8. What are some of the ethical considerations for using gene therapy?

What is normal and what is a disability or disorder, and who decides?

Are disabilities diseases? Do they need to be cured or prevented?

Does searching for a cure demean the lives of individuals presently affected by disabilities?

Preliminary attempts at gene therapy are exorbitantly expensive. Who will have access to these therapies? Who
will pay for their use?
9. Where is the line between medical treatment and enhancement? Does genetic modification interfere
with the ability of the modified human being to make free choices?
The freedom argument claims that genetic modification interferes with the ability of the modified human being to make
free choices. Hans Jonas developed this argument in the early 1970s as an objection to cloning. Leon Kass, Dena Davis,
and Francis Fukuyama have developed and expanded different versions and interpretations of this argument. The
freedom argument can be understood in three different ways:
(a) Genetic modification prevents that person who has been modified from making free choices related to the modified
trait. The modifier controls the person's future by controlling his/her genes. If you have been given a gene for musical
talent, you have no choice but to become a musician. We will call this the Puppet Critique.

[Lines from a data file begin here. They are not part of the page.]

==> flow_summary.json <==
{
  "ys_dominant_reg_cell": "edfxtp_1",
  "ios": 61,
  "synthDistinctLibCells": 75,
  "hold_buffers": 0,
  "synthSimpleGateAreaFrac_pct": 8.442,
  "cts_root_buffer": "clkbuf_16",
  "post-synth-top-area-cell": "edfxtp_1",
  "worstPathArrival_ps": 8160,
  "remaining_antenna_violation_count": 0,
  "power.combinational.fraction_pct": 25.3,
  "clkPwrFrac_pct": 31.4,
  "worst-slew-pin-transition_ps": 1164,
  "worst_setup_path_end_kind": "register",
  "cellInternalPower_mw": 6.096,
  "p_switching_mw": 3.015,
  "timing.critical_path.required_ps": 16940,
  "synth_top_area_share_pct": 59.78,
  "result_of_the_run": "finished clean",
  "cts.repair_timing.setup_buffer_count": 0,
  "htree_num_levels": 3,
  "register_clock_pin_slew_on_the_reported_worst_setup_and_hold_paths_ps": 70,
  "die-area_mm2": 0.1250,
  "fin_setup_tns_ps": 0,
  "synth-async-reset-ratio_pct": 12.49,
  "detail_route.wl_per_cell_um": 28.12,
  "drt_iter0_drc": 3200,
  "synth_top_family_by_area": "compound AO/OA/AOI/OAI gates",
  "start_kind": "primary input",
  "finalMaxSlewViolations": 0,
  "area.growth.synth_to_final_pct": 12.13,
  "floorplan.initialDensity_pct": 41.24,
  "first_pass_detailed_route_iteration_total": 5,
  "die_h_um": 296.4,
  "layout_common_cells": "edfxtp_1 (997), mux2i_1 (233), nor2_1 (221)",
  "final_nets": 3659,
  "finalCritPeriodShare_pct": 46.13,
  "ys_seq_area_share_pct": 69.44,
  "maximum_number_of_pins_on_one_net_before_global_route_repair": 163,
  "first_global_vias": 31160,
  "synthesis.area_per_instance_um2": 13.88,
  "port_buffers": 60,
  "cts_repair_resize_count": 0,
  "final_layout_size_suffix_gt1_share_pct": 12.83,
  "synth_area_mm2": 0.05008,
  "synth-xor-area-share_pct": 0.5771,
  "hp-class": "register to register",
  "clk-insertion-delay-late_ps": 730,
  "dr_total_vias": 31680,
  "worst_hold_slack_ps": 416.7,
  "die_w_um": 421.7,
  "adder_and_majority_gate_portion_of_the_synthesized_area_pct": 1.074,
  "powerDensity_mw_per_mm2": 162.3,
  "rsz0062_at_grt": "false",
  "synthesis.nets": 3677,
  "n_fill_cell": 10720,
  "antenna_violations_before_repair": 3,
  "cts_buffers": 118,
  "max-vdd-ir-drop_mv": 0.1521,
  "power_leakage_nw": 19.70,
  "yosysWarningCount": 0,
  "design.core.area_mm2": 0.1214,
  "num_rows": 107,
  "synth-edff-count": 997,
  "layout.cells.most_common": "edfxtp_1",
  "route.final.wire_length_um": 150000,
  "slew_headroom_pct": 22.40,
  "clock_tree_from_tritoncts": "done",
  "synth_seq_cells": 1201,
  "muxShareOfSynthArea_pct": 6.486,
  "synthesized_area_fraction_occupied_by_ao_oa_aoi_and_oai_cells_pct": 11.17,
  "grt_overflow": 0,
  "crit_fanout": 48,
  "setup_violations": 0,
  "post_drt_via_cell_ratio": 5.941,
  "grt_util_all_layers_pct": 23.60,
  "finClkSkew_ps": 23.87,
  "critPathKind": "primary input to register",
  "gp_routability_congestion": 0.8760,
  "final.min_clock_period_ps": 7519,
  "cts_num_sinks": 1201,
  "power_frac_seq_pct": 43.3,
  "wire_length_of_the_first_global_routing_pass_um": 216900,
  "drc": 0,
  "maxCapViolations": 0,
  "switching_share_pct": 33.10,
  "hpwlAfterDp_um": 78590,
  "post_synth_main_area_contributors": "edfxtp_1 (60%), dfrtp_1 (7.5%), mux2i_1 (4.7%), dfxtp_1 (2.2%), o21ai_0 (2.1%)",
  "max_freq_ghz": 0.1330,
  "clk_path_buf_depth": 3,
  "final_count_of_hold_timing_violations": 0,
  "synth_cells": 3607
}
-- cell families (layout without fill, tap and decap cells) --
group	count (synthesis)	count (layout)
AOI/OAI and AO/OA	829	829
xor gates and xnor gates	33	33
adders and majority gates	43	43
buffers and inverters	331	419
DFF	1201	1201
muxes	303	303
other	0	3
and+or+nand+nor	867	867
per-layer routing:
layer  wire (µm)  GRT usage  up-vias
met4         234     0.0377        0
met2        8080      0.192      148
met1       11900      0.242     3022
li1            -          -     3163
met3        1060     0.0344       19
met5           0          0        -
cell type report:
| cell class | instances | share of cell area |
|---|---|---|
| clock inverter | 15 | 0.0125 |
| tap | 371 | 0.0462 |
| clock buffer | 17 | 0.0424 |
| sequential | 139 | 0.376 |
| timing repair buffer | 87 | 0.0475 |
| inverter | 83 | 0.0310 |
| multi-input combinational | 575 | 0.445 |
### src/sv/mos_pkg.sv
// ----------------------------------------------------------------------------
// mos_pkg
// Shared constants and types for the median-of-set block.
// ----------------------------------------------------------------------------
package mos_pkg;

  localparam int MAX_ELEMENTS = 512;
  localparam int VALUE_W      = 32;
  localparam int CNT_W        = $clog2(MAX_ELEMENTS + 1);
  localparam int ADDR_W       = (MAX_ELEMENTS > 1) ? $clog2(MAX_ELEMENTS) : 1;

  // flipping the sign bit maps signed order onto unsigned order
  localparam logic [VALUE_W-1:0] SIGN_BIT = {1'b1, {(VALUE_W-1){1'b0}}};

  typedef struct packed {
    logic               en;
    logic [ADDR_W-1:0]  addr;
    logic [VALUE_W-1:0] data;
  } mem_wr_t;

  typedef struct packed {
    logic              en;
    logic [ADDR_W-1:0] addr;
  } mem_rd_t;

  typedef struct packed {
    logic             start;
    logic [CNT_W-1:0] n;
    logic             ack;
  } sel_ctrl_t;

  typedef struct packed {
    logic               idle;
    logic               done;
    logic [VALUE_W-1:0] median;
  } sel_stat_t;

endpackage
### src/rtl/abe_pkg.sv
// shared constants, types and helpers of the allocation bitmap engine
package abe_pkg;

  localparam int MAX_BYTES   = 64;
  localparam int POS_BYTES   = 64;
  localparam int STORE_BYTES = (MAX_BYTES < POS_BYTES) ? MAX_BYTES : POS_BYTES;
  localparam int ADDR_W      = (STORE_BYTES > 1) ? $clog2(STORE_BYTES) : 1;
  localparam int CFG_W       = 7;
  localparam int POS_W       = 9;

  localparam logic [CFG_W-1:0] CFG_RESET     = 7'd64;
  localparam logic [CFG_W-1:0] STORE_BYTES_C = CFG_W'(STORE_BYTES);

  localparam logic [1:0] OP_FIND  = 2'd0;
  localparam logic [1:0] OP_SET   = 2'd1;
  localparam logic [1:0] OP_CLEAR = 2'd2;
  localparam logic [1:0] OP_TEST  = 2'd3;

  localparam logic [1:0] ST_OK        = 2'd0;
  localparam logic [1:0] ST_NOT_FOUND = 2'd1;
  localparam logic [1:0] ST_RANGE     = 2'd2;

  localparam logic REG_BYTES_IN_USE = 1'b0;

  typedef struct packed {
    logic              we;
    logic [ADDR_W-1:0] waddr;
    logic [7:0]        wdata;
    logic [ADDR_W-1:0] raddr;
  } ram_req_t;

  typedef struct packed {
    logic       hit;
    logic [2:0] bit_idx;
  } first_hit_t;

  // lowest set bit of a byte
  function automatic first_hit_t first_set(input logic [7:0] v);
    first_hit_t r;
    r.hit     = 1'b0;
    r.bit_idx = 3'd0;
    for (int j = 7; j >= 0; j--) begin
      if (v[j]) begin
        r.hit     = 1'b1;
        r.bit_idx = 3'(j);
      end
    end
    return r;
  endfunction

endpackage

### src/rtl/abe_bitmap_ram.sv
// bitmap byte store with registered read and per-byte valid flags
module abe_bitmap_ram
  import abe_pkg::*;
(
  input  logic       clk_i,
  input  logic       rst_ni,
  input  ram_req_t   req_i,
  output logic [7:0] rd_data_o
);

  logic [7:0]             mem [STORE_BYTES];
  logic [STORE_BYTES-1:0] valid_q;
  logic [7:0]             rd_data_q;
  logic                   rd_valid_q;

  always_ff @(posedge clk_i) begin
    if (req_i.we) begin
      mem[req_i.waddr] <= req_i.wdata;
    end
    rd_data_q <= mem[req_i.raddr];
  end

  // unwritten bytes read as zero
  always_ff @(posedge clk_i or negedge rst_ni) begin
    if (!rst_ni) begin
      valid_q    <= '0;
      rd_valid_q <= 1'b0;
    end else begin
      if (req_i.we) begin
        valid_q[req_i.waddr] <= 1'b1;
      end
      rd_valid_q <= valid_q[req_i.raddr];
    end
  end

  assign rd_data_o = rd_valid_q ? rd_data_q : 8'd0;

endmodule

### src/rtl/abe_cfg_regs.sv
// apb register file holding the bytes-in-use setting
module abe_cfg_regs
  import abe_pkg::*;
(
  input  logic             clk_i,
  input  logic             rst_ni,
  input  logic             psel,
  input  logic             penable,
  input  logic             pwrite,
  input  logic [2:0]       paddr,
  input  logic [31:0]      pwdata,
  output logic [31:0]      prdata,
  output logic             pready,
  output logic [CFG_W-1:0] bytes_in_use_o
);

  logic [CFG_W-1:0] bytes_in_use_q;
  logic             wr_en;

  assign pready = 1'b1;
  assign wr_en  = psel && penable && pwrite && (paddr[2] == REG_BYTES_IN_USE);

  always_ff @(posedge clk_i or negedge rst_ni) begin
    if (!rst_ni) begin
      bytes_in_use_q <= CFG_RESET;
    end else if (wr_en) begin
      bytes_in_use_q <= pwdata[CFG_W-1:0];
    end
  end

  always_comb begin
    prdata = 32'd0;
    if (paddr[2] == REG_BYTES_IN_USE) begin
      prdata = {{(32-CFG_W){1'b0}}, bytes_in_use_q};
    end
  end

  assign bytes_in_use_o = bytes_in_use_q;

endmodule

### src/rtl/allocation_bitmap_engine_top.sv
// allocation bitmap engine: control sequencer, byte store and register port
//
// Bitmap allocator over up to 64 bytes (512 positions, LSB-first within each
// byte), all clear after reset. A request is taken only when the sequencer
// is idle; its result sits in an output register, so the next request may be
// taken while that result still waits for its transfer. Set, clear and test
// pass through accept with read issue, read data with write-back and result
// load, which waits until the output register is free. Find-first scans at
// most the bytes in use, capped at 64, one byte per cycle: the store has one
// read port, and the read of the next byte is issued as the current one comes
// back. With no bytes in use or an out-of-range position the sequencer skips
// the read and goes straight to the result load.
// Writes to bytes_in_use are meant to happen only while the engine is idle.
module allocation_bitmap_engine_top
  import abe_pkg::*;
(
  input  logic             clk_i,
  input  logic             rst_ni,
  // request channel
  input  logic             in_valid_i,
  output logic             in_ready_o,
  input  logic [1:0]       opcode_i,
  input  logic [POS_W-1:0] position_i,
  input  logic             search_value_i,
  // result channel
  output logic             out_valid_o,
  input  logic             out_ready_i,
  output logic [1:0]       status_o,
  output logic [POS_W-1:0] found_position_o,
  output logic             tested_bit_o,
  // configuration port
  input  logic             psel,
  input  logic             penable,
  input  logic             pwrite,
  input  logic [2:0]       paddr,
  input  logic [31:0]      pwdata,
  output logic [31:0]      prdata,
  output logic             pready
);

  localparam logic [1:0] S_IDLE = 2'd0;
  localparam logic [1:0] S_READ = 2'd1;
  localparam logic [1:0] S_DONE = 2'd2;

  logic [1:0]        state_q, state_d;
  logic [1:0]        op_q;
  logic              want_q;
  logic [ADDR_W-1:0] idx_q, idx_d;
  logic [2:0]        bit_q;
  logic [1:0]        res_status_q, res_status_d;
  logic [POS_W-1:0]  res_found_q, res_found_d;
  logic              res_bit_q, res_bit_d;

  logic              out_valid_q;
  logic [1:0]        out_status_q;
  logic [POS_W-1:0]  out_found_q;
  logic              out_bit_q;

  logic [CFG_W-1:0]  bytes_in_use;
  logic [CFG_W-1:0]  eff_bytes;
  logic              in_xfer;
  logic              out_free;
  logic              in_range;
  logic [ADDR_W-1:0] pos_byte;
  logic [7:0]        rd_data;
  logic [7:0]        match_vec;
  first_hit_t        hit;
  logic              last_byte;
  ram_req_t          ram_req;

  abe_cfg_regs u_cfg (
    .clk_i          (clk_i),
    .rst_ni         (rst_ni),
    .psel           (psel),
    .penable        (penable),
    .pwrite         (pwrite),
    .paddr          (paddr),
    .pwdata         (pwdata),
    .prdata         (prdata),
    .pready         (pready),
    .bytes_in_use_o (bytes_in_use)
  );

  abe_bitmap_ram u_ram (
    .clk_i     (clk_i),
    .rst_ni    (rst_ni),
    .req_i     (ram_req),
    .rd_data_o (rd_data)
  );

  // bytes actually searched, saturated to the store depth
  assign eff_bytes = (bytes_in_use > STORE_BYTES_C) ? STORE_BYTES_C : bytes_in_use;

  assign in_ready_o = (state_q == S_IDLE);
  assign in_xfer    = in_valid_i && in_ready_o;
  assign out_free   = !out_valid_q || out_ready_i;

  // position limit is eight times the bytes in use
  assign in_range = {1'b0, position_i} < {eff_bytes, 3'b000};
  assign pos_byte = position_i[3 +: ADDR_W];

  // bits of the returning byte that equal the searched value
  assign match_vec = want_q ? rd_data : ~rd_data;
  assign hit       = first_set(match_vec);
  assign last_byte = (CFG_W'(idx_q) + CFG_W'(1)) == eff_bytes;

  always_comb begin
    state_d      = state_q;
    idx_d        = idx_q;
    res_status_d = res_status_q;
    res_found_d  = res_found_q;
    res_bit_d    = res_bit_q;
    ram_req      = '0;

    case (state_q)
      S_IDLE: begin
        if (opcode_i == OP_FIND) begin
          ram_req.raddr = '0;
        end else begin
          ram_req.raddr = pos_byte;
        end
        if (in_xfer) begin
          res_status_d = ST_OK;
          res_found_d  = '0;
          res_bit_d    = 1'b0;
          idx_d        = '0;
          if (opcode_i == OP_FIND) begin
            if (eff_bytes == '0) begin
              res_status_d = ST_NOT_FOUND;
              state_d      = S_DONE;
            end else begin
              state_d = S_READ;
            end
          end else if (!in_range) begin
            res_status_d = ST_RANGE;
            state_d      = S_DONE;
          end else begin
            idx_d   = pos_byte;
            state_d = S_READ;
          end
        end
      end

      S_READ: begin
        if (op_q == OP_FIND) begin
          // prefetch the next byte while this one is checked
          ram_req.raddr = idx_q + ADDR_W'(1);
          if (hit.hit) begin
            res_found_d = POS_W'({idx_q, hit.bit_idx});
            state_d     = S_DONE;
          end else if (last_byte) begin
            res_status_d = ST_NOT_FOUND;
            state_d      = S_DONE;
          end else begin
            idx_d = idx_q + ADDR_W'(1);
          end
        end else begin
          ram_req.raddr = idx_q;
          ram_req.waddr = idx_q;
          case (op_q)
            OP_SET: begin
              ram_req.we    = 1'b1;
              ram_req.wdata = rd_data | (8'd1 << bit_q);
            end
            OP_CLEAR: begin
              ram_req.we    = 1'b1;
              ram_req.wdata = rd_data & ~(8'd1 << bit_q);
            end
            default: begin
              res_bit_d = rd_data[bit_q];
            end
          endcase
          state_d = S_DONE;
        end
      end

      S_DONE: begin
        ram_req.raddr = idx_q;
        if (out_free) begin
          state_d = S_IDLE;
        end
      end

      default: begin
        state_d = S_IDLE;
      end
    endcase
  end

  always_ff @(posedge clk_i or negedge rst_ni) begin
    if (!rst_ni) begin
      state_q     <= S_IDLE;
      out_valid_q <= 1'b0;
    end else begin
      state_q <= state_d;
      if (state_q == S_DONE && out_free) begin
        out_valid_q <= 1'b1;
      end else if (out_ready_i) begin
        out_valid_q <= 1'b0;
      end
    end
  end

  // request and result payload
  always_ff @(posedge clk_i) begin
    if (in_xfer) begin
      op_q   <= opcode_i;
      want_q <= search_value_i;
      bit_q  <= position_i[2:0];
    end
    idx_q        <= idx_d;
    res_status_q <= res_status_d;
    res_found_q  <= res_found_d;
    res_bit_q    <= res_bit_d;
    if (state_q == S_DONE && out_free) begin
      out_status_q <= res_status_q;
      out_found_q  <= res_found_q;
      out_bit_q    <= res_bit_q;
    end
  end

  assign out_valid_o      = out_valid_q;
  assign status_o         = out_status_q;
  assign found_position_o = out_found_q;
  assign tested_bit_o     = out_bit_q;

endmodule

### config.mk
export PLATFORM = sky130hd
export DESIGN_NAME = allocation_bitmap_engine_top
export DESIGN_NICKNAME = d
export VERILOG_FILES = /design/src/rtl/abe_pkg.sv /design/src/rtl/abe_bitmap_ram.sv /design/src/rtl/abe_cfg_regs.sv /design/src/rtl/allocation_bitmap_engine_top.sv
export SDC_FILE = /design/constraint.sdc
export NUM_CORES = 1
export LEC_CHECK = 0
export BUFFER_PORTS_ARGS = -buffer_cell sky130_fd_sc_hd__buf_2
export CORE_ASPECT_RATIO = 1.2
export CORE_MARGIN = 2
export CORE_UTILIZATION = 47
export DETAILED_ROUTE_END_ITERATION = 12
export SKIP_LAST_GASP = 1
export SLEW_MARGIN = 5
export SYNTH_ARGS = -nofsm -noshare
export SYNTH_HDL_FRONTEND = slang
export SYNTH_SLANG_ARGS = --single-unit
export TNS_END_PERCENT = 50
### constraint.sdc
create_clock -name clk_i -period 5.1 [get_ports clk_i]
set_input_delay 1.02 -clock clk_i [delete_from_list [all_inputs] [get_ports clk_i]]
set_output_delay 1.02 -clock clk_i [all_outputs]
set_load 0.01 [all_outputs]
==> impl_metrics.json <==
{
  "cts-buffers-inserted": 60,
  "grt_remaining_overflow": 0,
  "root_buffer": "clkbuf_16",
  "r2r-start": "op_q[1]$_DFFE_PP_",
  "slowest_stage": "a221o_2",
  "final_nets": 2130,
  "p_leak_nw": 10.4,
  "gp_congestion": 0.844,
  "drive_above_1_share_pct": 15.2,
  "synthCells": 2027,
  "yosysMostFrequentCell": "edfxtp_1",
  "grt_usage_pct": 23.9,
  "drc_errors": 0,
  "cp-end-kind": "flop",
  "yosysWarnings": 0,
  "finalSetupViolCount": 0,
  "num_vias": 17156,
  "synth_ff_type": "edfxtp_1",
  "h-tree-depth": 2,
  "worst_slew_pin_slew_ps": 1190,
  "fin_crit_sh_pct": 85.2,
  "crit_required_ps": 5680,
  "clk_pin_slew_worst_paths_ps": 60,
  "synth_top_cells_by_count": "548 x edfxtp_1, 312 x nand2_1, 110 x nor2_1",
  "crit_chain": "inv_1 -> ha_1 -> inv_1 -> ha_1 -> inv_1 -> a221o_2 -> nand2_4 -> buf_4 -> a211oi_1 -> o211ai_1 -> nand4_1 -> nor4bb_1 -> and3_1",
  "grt_setup_unrepaired": "false",
  "skew_ps": 21.3,
  "cap_violations": 0,
  "ys_types": 71,
  "synth_top_area_share_pct": 61.9,
  "clk_latency_ps": 640,
  "viasPerCell": 6.03,
  "hold_viol": 0,
  "io_buffers": 47,
  "grt_antenna_before_repair": 2,
  "dp_hpwl_mm": 43.6,
  "drtIter0Drc": 1975,
  "antenna_left": 0,
  "cts_buffer_depth": 3,
  "detail_route.first_pass.iterations": 7,
  "synth_edf_count": 548,
  "core_um2": 56000,
  "hp-class": "in -> async",
  "grt_pass1_vias": 16620,
  "peakVddDrop_v": 0.000430,
  "synth_largest_area_cell": "edfxtp_1",
  "async_flop_share_pct": 11.9,
  "initial_core_util_pct": 47.5,
  "fin_crit_ps": 4340,
  "routedWlPerCell_um": 24.8,
  "critical_path.startpoint": "op_q[1]$_DFFE_PP_",
  "fillers": 4590,
  "slew_violations": 0,
  "post_cts_buffers": 0,
  "fp.dieW_um": 221,
  "startpoint_type": "flop",
  "grt_max_degree": 75,
  "cp.arrival_ps": 4920,
  "avgSynthCellArea_um2": 13.1,
  "power.density_nw_per_um2": 537,
  "ys_ff_latch": 631,
  "cts_sinks": 631,
  "num_rows": 95,
  "synthTopCellsByArea": "edfxtp_1 62%, dfrtp_1 7.0%, nand2_1 4.4%, a211oi_1 3.0%, and3_1 2.4%",
  "wirelength_mm": 70.5,
  "crit_path_frequent_cell": "inv_1",
  "tns_ps": 0,
  "holdWs_ps": 416,
  "chipHeight_um": 264,
  "slew_headroom_pct": 20.3,
  "path_max_fanout": 35,
  "fmaxAchievable_mhz": 230,
  "grt_pass1_wl_mm": 105,
  "hold_buffers": 0,
  "status": "complete, no violations",
  "area_growth_pct": 12.0,
  "cts_resized": 0,
  "worst_path_largest_cell_delay_ps": 560,
  "cts_tree": "built",
  "finalPower_w": 0.0160,
  "worst-setup-path-type": "reg -> reg",
  "die_area_um2": 58500,
  "syn_area_um2": 26600,
  "io_pins": 101,
  "ys_seq_area_share_pct": 69.6
}
-- power by group --
part | leakage [nW] | total [W] | switching, W | internal (W)
clock | 0.992 | 0.00449 | 0.00191 | 0.00257
combinational | 3.78 | 0.00537 | 0.00359 | 0.00178
sequential | 5.67 | 0.00612 | 0.000258 | 0.00587
-- critical path: cells and delay by family (launching register included) --
kind                       cells  cell delay, ps
and+or+nand+nor                4            1590
AOI/OAI and AO/OA              3             900
DFF                            1             420
adders and majority gates      2             740
buffers and inverters          4             610
-- logic make-up after synthesis --
kind of cell	count (synthesis)	share of synthesized area, %
DFF	631	69.6
buffers and inverters	169	3.08
xor gates and xnor gates	7	0.231
and+or+nand+nor	748	13.4
adders and majority gates	10	0.471
AOI/OAI and AO/OA	397	10.5
muxes	63	2.72
other	2	0.0283
-- sequential cells by signal, indices dropped and copies added, names as in the netlist --
register / flops
out_valid_o: 1
op_q: 2
u_ram.rd_data_q: 8
u_cfg.bytes_in_use_o: 7
u_ram.mem: 512
res_bit_q: 1
bit_q: 3
found_position_o: 9
res_status_q: 2
u_ram.rd_valid_q: 1
res_found_q: 9
want_q: 1
state_q: 2
tested_bit_o: 1
idx_q: 6
u_ram.valid_q: 64
status_o: 2
-- metal layers --
metal  wire length (um)  GRT usage, %  up-vias  share of wire [%]
li1                   -             -     7697                  -
met1              29700          32.6     8680                 42
met2              33700          38.8      657                 48
met3               4530          3.74      122                6.4
met4               2630          9.05        0                3.7
met5                  0             0        -                  0
-- cell usage in the layout, fill, tap and decap left out, types with 63 or more instances in the layout --
master	Yosys	final
edfxtp_1	548	548
nand2_1	312	310
nor2_1	110	110
and3_1	100	100
a211oi_1	107	99
a21oi_1	89	89
nand3_1	74	74
dfrtp_1	74	74
or2_2	67	67
clkbuf_16	0	63
-- stage by stage --
stage	setup WS, ps	area [um2]	util, %	instances
after floorplan	595	26700	-	2051
after global routing	490	29800	53.2	2845
after CTS	792	29700	53.1	2844
after global placement	874	27700	49.5	2730
final	757	29800	53.2	2846
after detailed placement	827	27700	49.5	2730
-- path summary, 6_finish.rpt --
path | to | slack (ps) | depth (start not counted)
setup / recovery | u_ram.rd_data_q[0]$_DFF_P_ | 760 | 13
hold / removal | u_ram.valid_q[20]$_DFFE_PN0P_ | 420 | 1
setup reg to reg | u_ram.rd_data_q[0]$_DFF_P_ | 760 | 13
hold reg to reg | found_position_o[0]$_DFFE_PP_ | 420 | 0
max in group asynchronous | u_ram.valid_q[2]$_DFFE_PN0P_ | 3670 | 2
min in group clk_i | found_position_o[0]$_DFFE_PP_ | 420 | 0
-- cell type report --
type                    count  area (um2)  area share [%]
multi-input cells        1251        7510            25.2
diodes                      1        2.50         0.00841
repair buffers            111         813            2.73
flip-flops and latches    631       18500            62.1
clock buffers              91        1790            6.02
inverters                  11        41.3           0.139
clock inverters            23         201           0.677
well taps                 727         910            3.06
(Power assumes the default switching activity.)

(b) Genetic modification limits the options of the person who is modified by limiting their range of behaviors and life
plans. A person with a gene that causes him/her to grow to a height of seven feet cannot become a jockey. We will call
this the Open Future Critique.
(c) Genetic modification interferes with the person's ability to make free choices by increasing parental expectations and
demands. A person with a gene for musical talent will face enormous pressure to become a musician. We will call this
the Parental Expectations Critique.
Genetic modification treats children as products to be designed, perfected, manipulated, and controlled. Children are no
longer viewed as gifts, but as commodities. Many have voiced the concern that various forms of assisted reproduction
can have a detrimental effect on how parents view their children. More recently, Michael Sandel has developed the
argument that genetic modification is problematic because it represents...a kind of hyperagency – a Promethean
aspiration to remake nature, including human nature, to serve our purposes and satisfy our desires. The problem is not
the drift to mechanism but the drive to mastery. And what the drive to mastery misses and may even destroy is an
appreciation of the gifted character of human powers and achievements...The problem is not that parents usurp the
autonomy of a child they design. The problem lies in the hubris of the designing parents, in their drive to master the
mystery of birth. The problem with genetic enhancement, according to this argument, is that it gives parents too much
control over the traits of their children. In another common articulation of this critique, parents and others supporting
genetic modification are accused of desiring to "play God", and of designing children to fulfil their own desires.